The most crowded long positions (high quality/low volatility stocks, US/EU corporate bonds and Emerging Market debt) remain vulnerable to any further rises in yields. In terms of contrarian trades, survey participants viewed being long UK assets as unambiguously contrarian, with the GBP being viewed as the most “undervalued” on record.

Investors expect that there will likely be a trade in “bond proxies” soon, but that the cyclical view of peak liquidity means that the “yield” dam has been broken. Survey participants also expect that the market share of passive investment strategies will rise to 40-49% of all equities under management within 3 years.

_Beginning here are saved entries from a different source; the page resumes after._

### config.mk
export PLATFORM = sky130hd
export DESIGN_NAME = spr_file
export DESIGN_NICKNAME = d
export VERILOG_FILES = /design/src/rtl/spr_file.sv
export SDC_FILE = /design/constraint.sdc
export NUM_CORES = 1
export LEC_CHECK = 0
export ABC_AREA = 0
export CORE_MARGIN = 2
export CORE_UTILIZATION = 55
export CTS_BUF_LIST = sky130_fd_sc_hd__clkbuf_2
export DETAILED_ROUTE_END_ITERATION = 8
export PLACE_DENSITY = 0.85
export SLEW_MARGIN = 20
export SYNTH_ARGS = -nofsm -noshare
export SYNTH_HDL_FRONTEND = slang
export SYNTH_SLANG_ARGS = --single-unit
### constraint.sdc
create_clock -name clk -period 15.8 [get_ports clk]
set_input_delay 3.16 -clock clk [delete_from_list [all_inputs] [get_ports clk]]
set_output_delay 3.16 -clock clk [all_outputs]
set_load 0.01 [all_outputs]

BofAML’s strategists note that the big drop in cash weightings in November is not yet a tactical negative, but a drop in cash to less than 4.8% in December would be (as a 1 percentage point fall in two months historically causes risk sell-off). However, the rotation from bonds and cash to stocks is probably not fully spent as asset allocators still have plenty of room left to raise equity weightings in coming quarters.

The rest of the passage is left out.